What is now NY 86 from Paul Smiths to Jay via Saranac Lake and Lake Placid was originally part of the Theodore Roosevelt International Highway, an auto trail extending across the North American continent from the Pacific Ocean to the Atlantic Ocean. When the first set of posted routes in New York were assigned in 1924, NY 3 was assigned to the entirety of the highway within New York.

NY 3 remained in place up to the 1930 renumbering of state highways in New York when it was rerouted onto its modern alignment through the North Country. The portion of former NY 3 from Harrietstown to Jay, as well as a section of former NY 10 (modern NY 186) from Harrietstown to Lake Clear, was redesignated as NY 86. North of Harrietstown, the former alignment of NY 3 became NY 408 from Harrietstown to Gabriels and the western half of NY 192 from Gabriels to Paul Smiths. NY 408 was co-designated as part of NY 365 c. 1932, and ultimately supplanted by NY 365 c. 1938. NY 365 was rerouted in the mid-1940s, leaving the Harrietstown–Gabriels roadway unnumbered.
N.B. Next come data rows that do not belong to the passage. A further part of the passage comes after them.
<file path="config.mk">
export PLATFORM = sky130hd
export DESIGN_NAME = issue_stage
export DESIGN_NICKNAME = d
export VERILOG_FILES = /design/src/issue_pkg.sv /design/src/issue_decoder.sv /design/src/rename_map.sv /design/src/free_list.sv /design/src/issue_pipe_reg.sv /design/src/issue_stage.sv
export VERILOG_INCLUDE_DIRS = /design/src /design/src/src
export SDC_FILE = /design/constraint.sdc
export NUM_CORES = 2
export LEC_CHECK = 0
export BUFFER_PORTS_ARGS = -buffer_cell sky130_fd_sc_hd__buf_2
export CAP_MARGIN = 10
export CORE_MARGIN = 4
export CORE_UTILIZATION = 56
export CTS_CLUSTER_SIZE = 30
export DETAILED_ROUTE_END_ITERATION = 7
export HOLD_SLACK_MARGIN = 0.15
export PLACE_DENSITY = 0.84
export SYNTH_ARGS = -nofsm -noshare
export SYNTH_HDL_FRONTEND = slang
export SYNTH_HIERARCHICAL = 1
export SYNTH_SLANG_ARGS = --single-unit
</file>
<file path="constraint.sdc">
create_clock -name clk -period 6.3 [get_ports clk]
set_input_delay 0.63 -clock clk [delete_from_list [all_inputs] [get_ports clk]]
set_output_delay 0.63 -clock clk [all_outputs]
set_load 0.02 [all_outputs]
</file>
<file path="src/issue_macros.svh">
`ifndef ISSUE_MACROS_SVH
`define ISSUE_MACROS_SVH

// ========================================
// Issue stage widths and counts
// ========================================

// Slots renamed per cycle
`define ISSUE_WIDTH 3

// Architectural register file
`define ARCH_REGS   32
`define ARCH_ADDR_W 5

// Physical register file
`define PHYS_REGS   64
`define PHYS_ADDR_W 6

// Instruction word and pc
`define XLEN 32

`endif

</file>
<file path="src/issue_pkg.sv">
`include "issue_macros.svh"

package issue_pkg;

    // RV32I major opcodes
    typedef enum logic [6:0] {
        OP     = 7'b0110011,
        OP_IMM = 7'b0010011,
        LOAD   = 7'b0000011,
        STORE  = 7'b0100011,
        BRANCH = 7'b1100011,
        JAL    = 7'b1101111,
        JALR   = 7'b1100111,
        LUI    = 7'b0110111,
        AUIPC  = 7'b0010111,
        SYSTEM = 7'b1110011
    } opcode_e;

    // One instruction word seen as register format or as store/branch format
    typedef union packed {
        struct packed {
            logic [6:0]              funct7;
            logic [`ARCH_ADDR_W-1:0] rs2;
            logic [`ARCH_ADDR_W-1:0] rs1;
            logic [2:0]              funct3;
            logic [`ARCH_ADDR_W-1:0] rd;
            logic [6:0]              opcode;
        } r;
        struct packed {
            logic [6:0]              imm_hi;
            logic [`ARCH_ADDR_W-1:0] rs2;
            logic [`ARCH_ADDR_W-1:0] rs1;
            logic [2:0]              funct3;
            logic [4:0]              imm_lo;
            logic [6:0]              opcode;
        } s;
    } instr_word_u;

    // Incoming fetch slot
    typedef struct packed {
        instr_word_u      instr;
        logic [`XLEN-1:0] pc;
    } fetch_slot_t;

    // Decoder result per lane
    typedef struct packed {
        logic [`ARCH_ADDR_W-1:0] rs1;
        logic [`ARCH_ADDR_W-1:0] rs2;
        logic [`ARCH_ADDR_W-1:0] rd;
        logic                    rd_we;
        opcode_e                 opcode;
    } dec_fields_t;

    // Renamed micro-op towards dispatch
    typedef struct packed {
        logic [`XLEN-1:0]        pc;
        logic [`PHYS_ADDR_W-1:0] rs1_phys;
        logic [`PHYS_ADDR_W-1:0] rs2_phys;
        logic [`PHYS_ADDR_W-1:0] rd_phys;
        logic [`ARCH_ADDR_W-1:0] rd_arch;
        logic                    rd_we;
        opcode_e                 opcode;
    } issue_uop_t;

endpackage

</file>
<file path="src/issue_decoder.sv">
`timescale 1ns/1ps

module issue_decoder (
    input  issue_pkg::fetch_slot_t slot_i,
    output issue_pkg::dec_fields_t fields_o
);
    import issue_pkg::*;

    instr_word_u instr;
    opcode_e     opcode;
    logic [4:0]  src1;
    logic [4:0]  src2;
    logic        uses_rs1;
    logic        writes_rd;

    assign instr  = slot_i.instr;
    assign opcode = opcode_e'(instr.r.opcode);

    // Register usage by major opcode
    always_comb begin
        uses_rs1  = 1'b1;
        writes_rd = 1'b0;
        src2      = '0;
        case (opcode)
            OP: begin
                writes_rd = 1'b1;
                src2      = instr.r.rs2;
            end
            OP_IMM, LOAD, JALR: begin
                writes_rd = 1'b1;
            end
            LUI, AUIPC, JAL: begin
                // Upper immediate and jump formats carry no rs1
                uses_rs1  = 1'b0;
                writes_rd = 1'b1;
            end
            STORE, BRANCH: begin
                // Bits [11:7] hold immediate here, not rd
                src2 = instr.s.rs2;
            end
            default: begin
                // SYSTEM and unknown opcodes write nothing
                writes_rd = 1'b0;
            end
        endcase
    end

    assign src1 = uses_rs1 ? instr.r.rs1 : 5'd0;

    // x0 as destination never allocates
    assign fields_o = '{
        rs1:    src1,
        rs2:    src2,
        rd:     instr.r.rd,
        rd_we:  writes_rd && (instr.r.rd != 5'd0),
        opcode: opcode
    };

endmodule

</file>
<file path="src/rename_map.sv">
`timescale 1ns/1ps
`include "issue_macros.svh"

module rename_map (
    input  logic                        clk,
    input  logic                        reset,
    input  issue_pkg::dec_fields_t      fields_i   [`ISSUE_WIDTH],
    input  logic [`ISSUE_WIDTH-1:0]     accept_i,
    input  logic [`PHYS_ADDR_W-1:0]     heads_i    [`ISSUE_WIDTH],
    output logic [`PHYS_ADDR_W-1:0]     rs1_phys_o [`ISSUE_WIDTH],
    output logic [`PHYS_ADDR_W-1:0]     rs2_phys_o [`ISSUE_WIDTH],
    output logic [`PHYS_ADDR_W-1:0]     rd_phys_o  [`ISSUE_WIDTH],
    output logic [1:0]                  pop_count_o
);
    localparam int unsigned PW = `PHYS_ADDR_W;

    // Alias table, one physical tag per architectural register
    logic [PW-1:0]           map [`ARCH_REGS];
    logic [`ISSUE_WIDTH-1:0] alloc;
    logic [1:0]              pops;

    // ========================================
    // Destination allocation
    // ========================================

    // Only accepted lanes with a real destination take a free register
    always_comb begin
        for (int k = 0; k < `ISSUE_WIDTH; k++) begin
            alloc[k] = accept_i[k] && fields_i[k].rd_we;
        end
    end

    // Writing lanes take heads in lane order, skipping lanes that allocate nothing
    always_comb begin
        pops = 2'd0;
        for (int k = 0; k < `ISSUE_WIDTH; k++) begin
            rd_phys_o[k] = '0;
            if (alloc[k]) begin
                rd_phys_o[k] = heads_i[pops];
                pops         = pops + 2'd1;
            end
        end
    end

    assign pop_count_o = pops;

    // ========================================
    // Source lookup with group bypass
    // ========================================

    // Start from the table, then let each earlier writer override
    // Ascending j leaves the newest earlier writer in place
    always_comb begin
        for (int k = 0; k < `ISSUE_WIDTH; k++) begin
            rs1_phys_o[k] = map[fields_i[k].rs1];
            rs2_phys_o[k] = map[fields_i[k].rs2];
            for (int j = 0; j < k; j++) begin
                if (alloc[j] && (fields_i[j].rd == fields_i[k].rs1)) begin
                    rs1_phys_o[k] = rd_phys_o[j];
                end
                if (alloc[j] && (fields_i[j].rd == fields_i[k].rs2)) begin
                    rs2_phys_o[k] = rd_phys_o[j];
                end
            end
        end
    end

    // ========================================
    // Table update
    // ========================================

    // Identity mapping out of reset
    // A later lane writing the same rd wins by statement order
    always_ff @(posedge clk or negedge reset) begin
        if (!reset) begin
            for (int i = 0; i < `ARCH_REGS; i++) begin
                map[i] <= PW'(i);
            end
        end else begin
            for (int k = 0; k < `ISSUE_WIDTH; k++) begin
                if (alloc[k]) begin
                    map[fields_i[k].rd] <= rd_phys_o[k];
                end
            end
        end
    end

endmodule

</file>
<file path="src/free_list.sv">
`timescale 1ns/1ps
`include "issue_macros.svh"

module free_list (
    input  logic                        clk,
    input  logic                        reset,
    input  logic [1:0]                  pop_count_i,
    input  logic [`ISSUE_WIDTH-1:0]     commit_valid_i,
    input  logic [`PHYS_ADDR_W-1:0]     commit_addr_i [`ISSUE_WIDTH],
    output logic [`PHYS_ADDR_W-1:0]     heads_o       [`ISSUE_WIDTH],
    output logic                        free_ok_o
);
    localparam int unsigned PW        = `PHYS_ADDR_W;
    localparam int unsigned CW        = `PHYS_ADDR_W + 1;
    localparam int unsigned INIT_FREE = `PHYS_REGS - `ARCH_REGS;

    // Ring of free tags, pointers wrap naturally at 64
    logic [PW-1:0] fifo [`PHYS_REGS];
    logic [PW-1:0] head;
    logic [PW-1:0] tail;
    logic [CW-1:0] count;
    logic [PW-1:0] push_ptr [`ISSUE_WIDTH];
    logic [1:0]    push_count;

    // Next three free tags in FIFO order
    for (genvar k = 0; k < `ISSUE_WIDTH; k++) begin : g_head
        assign heads_o[k] = fifo[head + PW'(k)];
    end

    // Enough room for a full group of writers
    assign free_ok_o = (count >= CW'(`ISSUE_WIDTH));

    // Commits pack behind the tail in lane order
    always_comb begin
        push_count = 2'd0;
        for (int k = 0; k < `ISSUE_WIDTH; k++) begin
            push_ptr[k] = tail + PW'(push_count);
            push_count  = push_count + 2'(commit_valid_i[k]);
        end
    end

    // ========================================
    // Storage and pointers
    // ========================================

    // Tags 32..63 start free, 0..31 back the identity map
    always_ff @(posedge clk or negedge reset) begin
        if (!reset) begin
            for (int i = 0; i < `PHYS_REGS; i++) begin
                fifo[i] <= (i < INIT_FREE) ? PW'(i + `ARCH_REGS) : '0;
            end
            head  <= '0;
            tail  <= PW'(INIT_FREE);
            count <= CW'(INIT_FREE);
        end else begin
            for (int k = 0; k < `ISSUE_WIDTH; k++) begin
                if (commit_valid_i[k]) begin
                    fifo[push_ptr[k]] <= commit_addr_i[k];
                end
            end
            head  <= head + PW'(pop_count_i);
            tail  <= tail + PW'(push_count);
            // Pops and pushes of the same cycle net out
            count <= count + CW'(push_count) - CW'(pop_count_i);
        end
    end

endmodule

</file>
<file path="src/issue_pipe_reg.sv">
`timescale 1ns/1ps
`include "issue_macros.svh"

module issue_pipe_reg (
    input  logic                        clk,
    input  logic                        reset,
    input  logic [`ISSUE_WIDTH-1:0]     decode_valid_i,
    input  logic [`ISSUE_WIDTH-1:0]     dispatch_ready_i,
    input  logic                        free_ok_i,
    input  logic                        flush_i,
    input  logic                        bubble_i,
    input  issue_pkg::issue_uop_t       uop_i [`ISSUE_WIDTH],
    output logic [`ISSUE_WIDTH-1:0]     accept_o,
    output logic [`ISSUE_WIDTH-1:0]     decode_ready_o,
    output logic [`ISSUE_WIDTH-1:0]     dispatch_valid_o,
    output issue_pkg::issue_uop_t       uop_o [`ISSUE_WIDTH]
);
    logic kill;

    // ========================================
    // Handshake
    // ========================================

    assign kill = flush_i | bubble_i;

    // A lane is ready when dispatch takes it and a full group can allocate
    assign decode_ready_o = dispatch_ready_i & {`ISSUE_WIDTH{free_ok_i}};

    // Flush and bubble squash the whole group
    assign accept_o = decode_valid_i & decode_ready_o & {`ISSUE_WIDTH{~kill}};

    // ========================================
    // Output registers
    // ========================================

    // Valid follows acceptance by one cycle
    // Stall, flush, bubble and empty slots all leave it low
    always_ff @(posedge clk or negedge reset) begin
        if (!reset) begin
            dispatch_valid_o <= '0;
        end else begin
            dispatch_valid_o <= accept_o;
        end
    end

    // Payload per lane, held until the lane accepts again
    for (genvar k = 0; k < `ISSUE_WIDTH; k++) begin : g_lane
        always_ff @(posedge clk) begin
            if (accept_o[k]) begin
                uop_o[k] <= uop_i[k];
            end
        end
    end

endmodule

</file>
<file path="src/issue_stage.sv">
`timescale 1ns/1ps
`include "issue_macros.svh"

module issue_stage (
    input  logic                        clk,
    input  logic                        reset,
    input  issue_pkg::fetch_slot_t      slots_i [`ISSUE_WIDTH],
    input  logic [`ISSUE_WIDTH-1:0]     decode_valid_i,
    output logic [`ISSUE_WIDTH-1:0]     decode_ready_o,
    input  logic [`ISSUE_WIDTH-1:0]     dispatch_ready_i,
    input  logic                        flush_i,
    input  logic                        bubble_i,
    input  logic [`ISSUE_WIDTH-1:0]     commit_valid_i,
    input  logic [`PHYS_ADDR_W-1:0]     commit_addr_i [`ISSUE_WIDTH],
    output logic [`ISSUE_WIDTH-1:0]     dispatch_valid_o,
    output issue_pkg::issue_uop_t       uop_o [`ISSUE_WIDTH]
);
    import issue_pkg::*;

    dec_fields_t             fields   [`ISSUE_WIDTH];
    issue_uop_t              uop_d    [`ISSUE_WIDTH];
    logic [`PHYS_ADDR_W-1:0] rs1_phys [`ISSUE_WIDTH];
    logic [`PHYS_ADDR_W-1:0] rs2_phys [`ISSUE_WIDTH];
    logic [`PHYS_ADDR_W-1:0] rd_phys  [`ISSUE_WIDTH];
    logic [`PHYS_ADDR_W-1:0] heads    [`ISSUE_WIDTH];
    logic [`ISSUE_WIDTH-1:0] accept;
    logic [1:0]              pop_count;
    logic                    free_ok;

    // ========================================
    // Decode and uop assembly per lane
    // ========================================

    for (genvar k = 0; k < `ISSUE_WIDTH; k++) begin : g_lane
        issue_decoder u_dec (
            .slot_i   (slots_i[k]),
            .fields_o (fields[k])
        );

        assign uop_d[k] = '{
            pc:       slots_i[k].pc,
            rs1_phys: rs1_phys[k],
            rs2_phys: rs2_phys[k],
            rd_phys:  rd_phys[k],
            rd_arch:  fields[k].rd,
            rd_we:    fields[k].rd_we,
            opcode:   fields[k].opcode
        };
    end

    // ========================================
    // Rename state
    // ========================================

    rename_map u_map (
        .clk         (clk),
        .reset       (reset),
        .fields_i    (fields),
        .accept_i    (accept),
        .heads_i     (heads),
        .rs1_phys_o  (rs1_phys),
        .rs2_phys_o  (rs2_phys),
        .rd_phys_o   (rd_phys),
        .pop_count_o (pop_count)
    );

    free_list u_free (
        .clk            (clk),
        .reset          (reset),
        .pop_count_i    (pop_count),
        .commit_valid_i (commit_valid_i),
        .commit_addr_i  (commit_addr_i),
        .heads_o        (heads),
        .free_ok_o      (free_ok)
    );

    // Acceptance and dispatch registers
    issue_pipe_reg u_pipe (
        .clk              (clk),
        .reset            (reset),
        .decode_valid_i   (decode_valid_i),
        .dispatch_ready_i (dispatch_ready_i),
        .free_ok_i        (free_ok),
        .flush_i          (flush_i),
        .bubble_i         (bubble_i),
        .uop_i            (uop_d),
        .accept_o         (accept),
        .decode_ready_o   (decode_ready_o),
        .dispatch_valid_o (dispatch_valid_o),
        .uop_o            (uop_o)
    );

endmodule

</file>
==> reports/qor.csv <==
stage,metric,value,unit
yosys,synth_nets,5567,
sta,max_freq,0.188,GHz
sta,min_period,5.31,ns
pwr,irDropWorstVdd,0.423,mV
floorplan,start_util,56.4,%
cts,h-tree-depth,3,
yosys,synth.distinct_cells,98,
pwr,intPower,16.2,mW
floorplan,die-width,347,µm
setup_path,cpLargestDelayFamily,multiplexers,
setup_path,crit_chain,ha_4 > mux4_2 > mux4_2 > o2111ai_1 > nand2_1 > nand3_1 > and2_1 > nand2b_1 > inv_2 > nor2_1 > a21oi_1 > mux2_1,
yosys,yosysWarningCount,6,
route,drt_wl_total,256,mm
route,drt_first_pass_iters,8,
sta,setup_tns,0,ns
run,cap_violations,1,
setup_path,r2r_cells,12,
setup_path,crit_type,reg2reg,
setup_path,critical_path.startpoint_type,flip-flop,
grt,grt_max_degree,136,
grt,antenna_found_initial,8,
pwr,pwr-share-comb,49.6,%
setup_path,cp_common_cell,mux4_2,
setup_path,arrival,5.90,ns
place,io_buffers,387,
setup_path,worstReg2RegEnd,u_map/map[170],
sta,slew_violations,1,
yosys,synth_area,64500,µm²
yosys,synth.top_cells.by_area,"mux4_2, mux2_2, dfrtp_1, edfxtp_1, dfstp_2",
setup_path,endpoint_kind,flip-flop,
cts,root_buffer,clkbuf_16,
outcome,failed_checks,"design-rule violations, max-capacitance violations, max-slew violations",
route,vias,54498,
layout,final_cell_mix,"mux2_2, mux4_2, dfrtp_1, mux2i_1, buf_2",
yosys,async_flop_share,76.0,%
sta,relSlewSlack,-0.348,%
floorplan,die_area,121000,µm²
sta,setup_ws,0.994,ns
grt,grt-ovfl-total,0,
sta,final_hold_viol_count,0,
sta,holdWs,0.184,ns
floorplan,ios,418,
cts,cts_sinks,787,
layout,fin_nets,5757,
grt,grt_pass1_wl,369,mm
sta,tightest_slew,1.50,ns
floorplan,die_h,347,µm
route,route.detailed.drc,10,
setup_path,slowest_stage,dfrtp_4,
cts,cts_made_buffers,91,
layout,area_delta_synth_final,10.7,%
setup_path,regToRegSetupSlack,0.99,ns
hold_path,holdPathStages,1,
sta,period_share,84.2,%
cts,cts_tree,yes,
setup_path,crit_buf_inv,1,
hold_path,worstHoldPathType,in2reg,
yosys,synth_edf_count,189,
place,placedCellCount,6818,
sta,finalSetupViolCount,0,
place,dp_hpwl,175,mm
cts,clkLatencyLatePin,0.71,ns
pwr,power.share.switching,40.6,%
outcome,status,"finished, violations left",
cts,cts.path.max_buffers,3,
setup_path,max_stage_delay,0.78,ns
sta,fin_skew,0.0423,ns
setup_path,timing.rr.start,u_free/head[1],
hold_path,hold_path_startpoint,slots_i[161],
layout,drive_gt1_share,48.3,%
cts,clkTransAtPathRegs,0.06,ns
yosys,ys_ff_latch,787,
pwr,power_density,381,nW/µm²
route,antenna_left,0,
yosys,synthFlopType,dfrtp_1,
pwr,seqPwrFrac,30.7,%
pwr,p_sw,11.0,mW
pwr,p_leak,28.9,nW
hold_path,holdPathEnd,u_pipe/uop_o[127],
route,wl_per_cell,36.0,µm
yosys,synth_seq_area_share,32.4,%
floorplan,fp.coreArea,114000,µm²
grt,grt_pass1_vias,52925,
setup_path,required,6.89,ns
setup_path,crit_fanout,46,
yosys,synth_cells,5312,
yosys,synth_top_area_share,21.2,%
pwr,power.share.clock,19.8,%
floorplan,rows,124,
cts,cts_resized,0,
route,routed_via_density,7.68,
yosys,post-synth-top-area-cell,mux4_2,
place,place_congestion,1.07,
layout,layout_commonest_cell,mux2_2,
sta,rsz0062_at_grt,no,
place,dp_slack,1.23,ns
route,drtIter0Drc,9120,
layout,instances_no_fill,7100,
grt,grt_use_total,41.2,%
yosys,synth_area_per_cell,12.1,µm²
per-layer routing:
layer / up-vias / wire length [µm] / track usage, %
met4: 6 / 21900 / 25.9
met3: 1367 / 40600 / 16.8
li1: 20944 / - / -
met2: 5259 / 109000 / 60.9
met1: 26922 / 84000 / 50.1
met5: - / 124 / 0.432
power by group through the flow:
stage | registers [mW] | clock network [mW] | logic (mW)
4_1_cts | 8.22 | 5.41 | 12.9
6_report | 8.36 | 5.38 | 13.5
2_1_floorplan | 7.57 | 0 | 9.38
5_1_grt | 8.43 | 5.62 | 13.9
3_5_place_dp | 8.30 | 0 | 12.7
3_3_place_gp | 8.15 | 0 | 12.3
how the worst max path moves through the flow:
stage	startpoint	endpoint	slack, ns	cells past startpoint
6_report	u_free/head[1]	u_map/map[170]	0.99	12
5_1_grt	u_free/count[3]	u_free/count[6]	0.78	23
4_1_cts	u_free/count[3]	u_free/count[6]	1.18	23
3_5_place_dp	u_free/count[3]	u_free/count[6]	1.23	23
3_3_place_gp	u_free/count[4]	u_free/count[6]	1.30	25
2_1_floorplan	u_free/count[3]	u_free/count[6]	0.14	24
worst register-to-register path: cells and delay by family, from the launching register on:
family	cells	cell delay, ns
multiplexers	3	1.42
flip-flops	1	0.78
buffers and inverters	1	0.51
adder cells (fa/ha/maj)	1	0.69
AO/OA/AOI/OAI	2	0.43
AND/OR/NAND/NOR	5	1.37
synth_stat cells, drive strengths merged, types with 7 or more instances:
master,count
o2111ai,14
ha,27
nor2b,42
a21oi,155
a22oi,13
nand2,363
mux2,1169
a211oi,55
nand4b,11
nand3b,16
mux2i,384
xor2,34
inv,45
mux4,607
nor3,60
edfxtp,189
a2111oi,13
a21o,47
dfrtp,404
nor2,332
nand2b,20
nor3b,11
nand3,119
a221oi,11
a21bo,9
and3,21
nand4,18
o21ai,132
clkbuf,281
a31oi,10
or3b,8
or3,19
o211ai,7
o22ai,52
nor4,18
buf,238
xnor2,33
and4,7
dfstp,194
and2,37
flip-flops by register name, indices dropped and copies added (netlist names):
name                     cells
u_free/count                 7
u_free/fifo                384
u_free/head                  6
u_free/tail                  6
u_map/map                  192
u_pipe/dispatch_valid_o      3
u_pipe/uop_o               189
cell type report:
class	count	area, µm²
Antenna cell	8	20.0
Clock buffer	123	2530
Clock inverter	48	450
Fill cell	8600	42900
Inverter	45	169
Multi-Input combinational cell	3961	41400
Sequential cell	787	20900
Tap cell	1512	1890
Timing Repair Buffer	616	4060
timing repair:
item / CTS / global route
endpoints found under the hold margin: 138 / 0
hold buffers: 99 / 0
buffers inserted: 0 / 0
kinds of logic (layout without fill, tap and decap cells):
| kind of cell | count (synthesis) | after routing | synth area share [%] |
|---|---|---|---|
| simple gates | 1122 | 1122 | 8.53 |
| compound gates | 580 | 580 | 5.96 |
| buf+inv | 564 | 832 | 3.97 |
| mux | 2160 | 2160 | 47.6 |
| flops | 787 | 787 | 32.4 |
| xor+xnor | 67 | 67 | 0.921 |
| other cells | 0 | 8 | 0 |
| fa+ha+maj | 32 | 32 | 0.679 |
stage by stage:
stage / area (µm²) / total power, mW / utilization, %
floorplan: 64500 / 17.0 / -
global placement: 67400 / 20.5 / 58.9
detailed placement: 67400 / 21.0 / 58.9
CTS: 71400 / 26.5 / 62.4
global route: 71400 / 27.9 / 62.4
finish: 71400 / 27.2 / 62.4
Power figures use the tool's default switching activity.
In the early 1950s, NY 365's old routing between Harrietstown and Gabriels was designated as NY 192A, a spur route of NY 192. NY 192A was removed from the state highway system on January 7, 1980, when NY 192 was rerouted east of Gabriels to follow NY 192A. On March 28, 1989, NY 192 was eliminated in much the same way as its spur route as NY 86 was rerouted to follow NY 192 through Gabriels to Paul Smiths. NY 86's former routing past the Adirondack Regional Airport became NY 186.

==Major intersections==

County: Location; mi; km; Destinations; Notes
Franklin: Brighton; 0.00; 0.00; NY 30 – Malone, Tupper Lake; Western terminus; Hamlet of Paul Smiths
Harrietstown: 7.35; 11.83; NY 186 west – Lake Clear; Eastern terminus of NY 186
Saranac Lake: 11.94; 19.22; NY 3 east – Plattsburgh; Northern terminus of NY 3 / NY 86 overlap
12.37: 19.91; NY 3 west – Tupper Lake; Southern terminus of NY 3 / NY 86 overlap
Essex: Lake Placid; 21.98; 35.37; NY 73 east – Keene; Western terminus of NY 73
Town of Wilmington: 34.08; 54.85; NY 431 west – Whiteface Mountain; Eastern terminus of NY 431; hamlet of Wilmington
Jay: 39.11; 62.94; NY 9N to I-87 – Au Sable Forks, Upper Jay; Eastern terminus
1.000 mi = 1.609 km; 1.000 km = 0.621 mi Concurrency terminus;

==NY 86A==

NY 86A was a spur route connecting NY 86 in Lake Placid to NY 9N in Keene. It was assigned as part of the 1930 renumbering of state highways in New York and replaced by an extended NY 73 in the mid-1950s.